We have recieved official information that in the instrument of cession of Louisiana to France were these words, ‘Saving the rights acquired by other powers in virtue of treaties made with them by Spain’; and cordial acknolegements from this power for our temperate forbearance under the misconduct of her officer. the French prefect too has assured Governor Claiborne that if the Suspension is not removed before he takes place, he will then remove it. but the Spanish Intendant has before this day recieved the positive order of his government to do it, sent here by a vessel of war, & forwarded by us to Natchez.
Altho’ there is probably no truth in the stories of war actually commenced, yet I believe it inevitable. England insists on a remodification of the affairs of Europe, so much changed by Buonaparte since the treaty of Amiens. so that we may soon expect to hear of hostilities.—you must have heard of the extraordinary charge of Chace to the grand jury at Baltimore. ought this seditious & official attack on the principles of our constitution, and on the proceedings of a state, to go unpunished? and to whom so pointedly as yourself will the public look for the necessary measures? I ask these questions for your consideration. for myself, it is better that I should not interfere. Accept my friendly salutations and assurances of great esteem & respect.
RC (Herbert R. Strauss, Chicago, Illinois, 1957); addressed: “Joseph H. Nicholson esq. Chesterfield near Centreville Maryld.”; franked and postmarked; endorsed by Nicholson. PrC (DLC).

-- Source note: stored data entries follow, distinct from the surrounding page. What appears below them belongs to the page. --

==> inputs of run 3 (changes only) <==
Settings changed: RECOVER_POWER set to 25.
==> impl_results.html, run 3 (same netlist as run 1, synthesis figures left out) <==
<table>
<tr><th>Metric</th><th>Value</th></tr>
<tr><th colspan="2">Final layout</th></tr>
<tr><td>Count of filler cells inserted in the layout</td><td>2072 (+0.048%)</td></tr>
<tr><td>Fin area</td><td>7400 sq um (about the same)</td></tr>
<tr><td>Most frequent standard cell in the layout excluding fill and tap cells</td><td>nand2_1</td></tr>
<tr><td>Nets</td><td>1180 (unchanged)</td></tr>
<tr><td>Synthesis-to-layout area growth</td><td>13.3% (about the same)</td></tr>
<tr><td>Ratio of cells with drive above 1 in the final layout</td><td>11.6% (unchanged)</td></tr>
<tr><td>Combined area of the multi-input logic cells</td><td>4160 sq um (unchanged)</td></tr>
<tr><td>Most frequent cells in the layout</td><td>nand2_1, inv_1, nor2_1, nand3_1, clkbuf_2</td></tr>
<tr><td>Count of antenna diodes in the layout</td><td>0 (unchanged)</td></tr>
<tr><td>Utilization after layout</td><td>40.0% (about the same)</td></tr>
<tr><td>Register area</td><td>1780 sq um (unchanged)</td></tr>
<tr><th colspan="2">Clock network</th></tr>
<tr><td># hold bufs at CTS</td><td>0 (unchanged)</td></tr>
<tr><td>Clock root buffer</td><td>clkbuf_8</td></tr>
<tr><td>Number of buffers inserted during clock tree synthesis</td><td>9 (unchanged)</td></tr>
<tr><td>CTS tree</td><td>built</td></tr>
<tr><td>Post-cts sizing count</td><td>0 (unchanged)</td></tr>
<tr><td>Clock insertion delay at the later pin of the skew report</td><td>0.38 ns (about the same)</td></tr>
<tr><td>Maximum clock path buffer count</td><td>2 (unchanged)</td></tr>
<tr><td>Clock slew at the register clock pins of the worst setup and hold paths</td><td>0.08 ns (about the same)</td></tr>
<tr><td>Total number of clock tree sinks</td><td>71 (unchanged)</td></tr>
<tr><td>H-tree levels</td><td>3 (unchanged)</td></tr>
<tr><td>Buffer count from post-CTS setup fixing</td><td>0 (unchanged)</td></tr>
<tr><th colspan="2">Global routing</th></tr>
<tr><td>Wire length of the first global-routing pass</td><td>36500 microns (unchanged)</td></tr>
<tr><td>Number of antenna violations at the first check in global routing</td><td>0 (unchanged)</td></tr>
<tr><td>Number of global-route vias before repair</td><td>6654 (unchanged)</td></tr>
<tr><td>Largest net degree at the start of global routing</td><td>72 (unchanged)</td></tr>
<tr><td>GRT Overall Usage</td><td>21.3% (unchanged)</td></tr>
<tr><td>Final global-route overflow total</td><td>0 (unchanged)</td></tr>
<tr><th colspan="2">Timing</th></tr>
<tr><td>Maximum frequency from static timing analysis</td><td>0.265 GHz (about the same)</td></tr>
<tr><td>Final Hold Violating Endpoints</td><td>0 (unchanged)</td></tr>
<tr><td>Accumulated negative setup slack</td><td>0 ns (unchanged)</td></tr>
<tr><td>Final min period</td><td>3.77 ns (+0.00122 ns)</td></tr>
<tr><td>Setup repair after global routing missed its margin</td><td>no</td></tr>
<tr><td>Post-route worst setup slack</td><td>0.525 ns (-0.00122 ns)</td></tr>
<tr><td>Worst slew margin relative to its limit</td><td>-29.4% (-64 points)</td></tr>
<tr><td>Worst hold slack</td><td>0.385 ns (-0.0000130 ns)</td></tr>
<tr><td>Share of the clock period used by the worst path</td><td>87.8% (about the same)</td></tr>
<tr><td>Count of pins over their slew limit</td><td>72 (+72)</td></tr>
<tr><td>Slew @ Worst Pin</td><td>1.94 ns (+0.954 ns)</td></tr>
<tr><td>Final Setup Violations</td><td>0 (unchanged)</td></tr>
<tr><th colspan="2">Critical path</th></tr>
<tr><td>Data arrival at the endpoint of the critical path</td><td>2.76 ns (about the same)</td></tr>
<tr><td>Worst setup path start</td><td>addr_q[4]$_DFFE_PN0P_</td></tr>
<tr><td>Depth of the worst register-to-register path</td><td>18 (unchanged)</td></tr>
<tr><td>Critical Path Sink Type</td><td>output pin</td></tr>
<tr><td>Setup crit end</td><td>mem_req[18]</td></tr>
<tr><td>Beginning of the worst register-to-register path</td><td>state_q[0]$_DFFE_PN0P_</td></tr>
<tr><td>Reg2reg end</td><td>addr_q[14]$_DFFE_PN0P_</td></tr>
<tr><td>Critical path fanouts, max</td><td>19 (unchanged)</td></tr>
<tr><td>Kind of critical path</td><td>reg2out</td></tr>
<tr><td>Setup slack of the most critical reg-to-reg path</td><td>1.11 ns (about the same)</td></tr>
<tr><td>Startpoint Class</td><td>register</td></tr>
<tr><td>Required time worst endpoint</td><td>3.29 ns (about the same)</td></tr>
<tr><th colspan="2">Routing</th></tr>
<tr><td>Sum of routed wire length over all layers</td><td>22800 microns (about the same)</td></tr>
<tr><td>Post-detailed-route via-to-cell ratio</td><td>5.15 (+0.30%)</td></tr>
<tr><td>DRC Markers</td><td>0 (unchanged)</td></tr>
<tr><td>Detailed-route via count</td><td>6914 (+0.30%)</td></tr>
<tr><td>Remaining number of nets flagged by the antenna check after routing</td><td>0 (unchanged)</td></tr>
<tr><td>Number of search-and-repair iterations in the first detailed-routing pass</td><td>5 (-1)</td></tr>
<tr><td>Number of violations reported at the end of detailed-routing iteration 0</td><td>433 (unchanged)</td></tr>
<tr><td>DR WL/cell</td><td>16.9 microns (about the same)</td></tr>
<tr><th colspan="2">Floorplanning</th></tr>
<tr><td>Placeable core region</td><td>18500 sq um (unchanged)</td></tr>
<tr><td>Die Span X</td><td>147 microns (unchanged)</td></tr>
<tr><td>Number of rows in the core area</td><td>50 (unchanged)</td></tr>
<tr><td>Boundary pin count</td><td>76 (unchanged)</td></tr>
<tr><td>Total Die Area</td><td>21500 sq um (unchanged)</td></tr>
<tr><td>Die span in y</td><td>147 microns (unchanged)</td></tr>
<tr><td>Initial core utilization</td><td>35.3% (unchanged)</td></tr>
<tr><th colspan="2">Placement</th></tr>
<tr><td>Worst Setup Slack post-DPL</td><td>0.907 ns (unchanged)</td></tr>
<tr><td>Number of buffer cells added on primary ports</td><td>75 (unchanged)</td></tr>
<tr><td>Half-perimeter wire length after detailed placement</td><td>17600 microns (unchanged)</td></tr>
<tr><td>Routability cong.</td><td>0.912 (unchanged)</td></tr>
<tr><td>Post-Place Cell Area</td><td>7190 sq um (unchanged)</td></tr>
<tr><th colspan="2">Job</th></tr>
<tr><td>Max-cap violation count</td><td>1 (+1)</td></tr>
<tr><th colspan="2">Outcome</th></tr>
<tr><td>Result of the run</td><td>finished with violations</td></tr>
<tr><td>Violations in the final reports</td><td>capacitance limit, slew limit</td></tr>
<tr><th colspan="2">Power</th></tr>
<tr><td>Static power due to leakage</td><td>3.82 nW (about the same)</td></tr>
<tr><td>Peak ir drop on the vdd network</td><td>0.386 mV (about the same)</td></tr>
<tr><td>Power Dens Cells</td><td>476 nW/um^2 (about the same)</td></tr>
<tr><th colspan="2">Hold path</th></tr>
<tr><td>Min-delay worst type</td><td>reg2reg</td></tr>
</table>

For the lists of appointments and removals prepared by TJ at the end of the congressional sessions in 1802 and 1803, categorizing the removals to include those dismissed on political principle to make room for Republican participation, see Vol. 33:668–74. For changes in TJ’s categorization of removals in 1803, see Noble E. Cunningham, Jr., The Jeffersonian Republicans in Power, Party Operations, 1801–1809 (Chapel Hill, 1963), 60–3.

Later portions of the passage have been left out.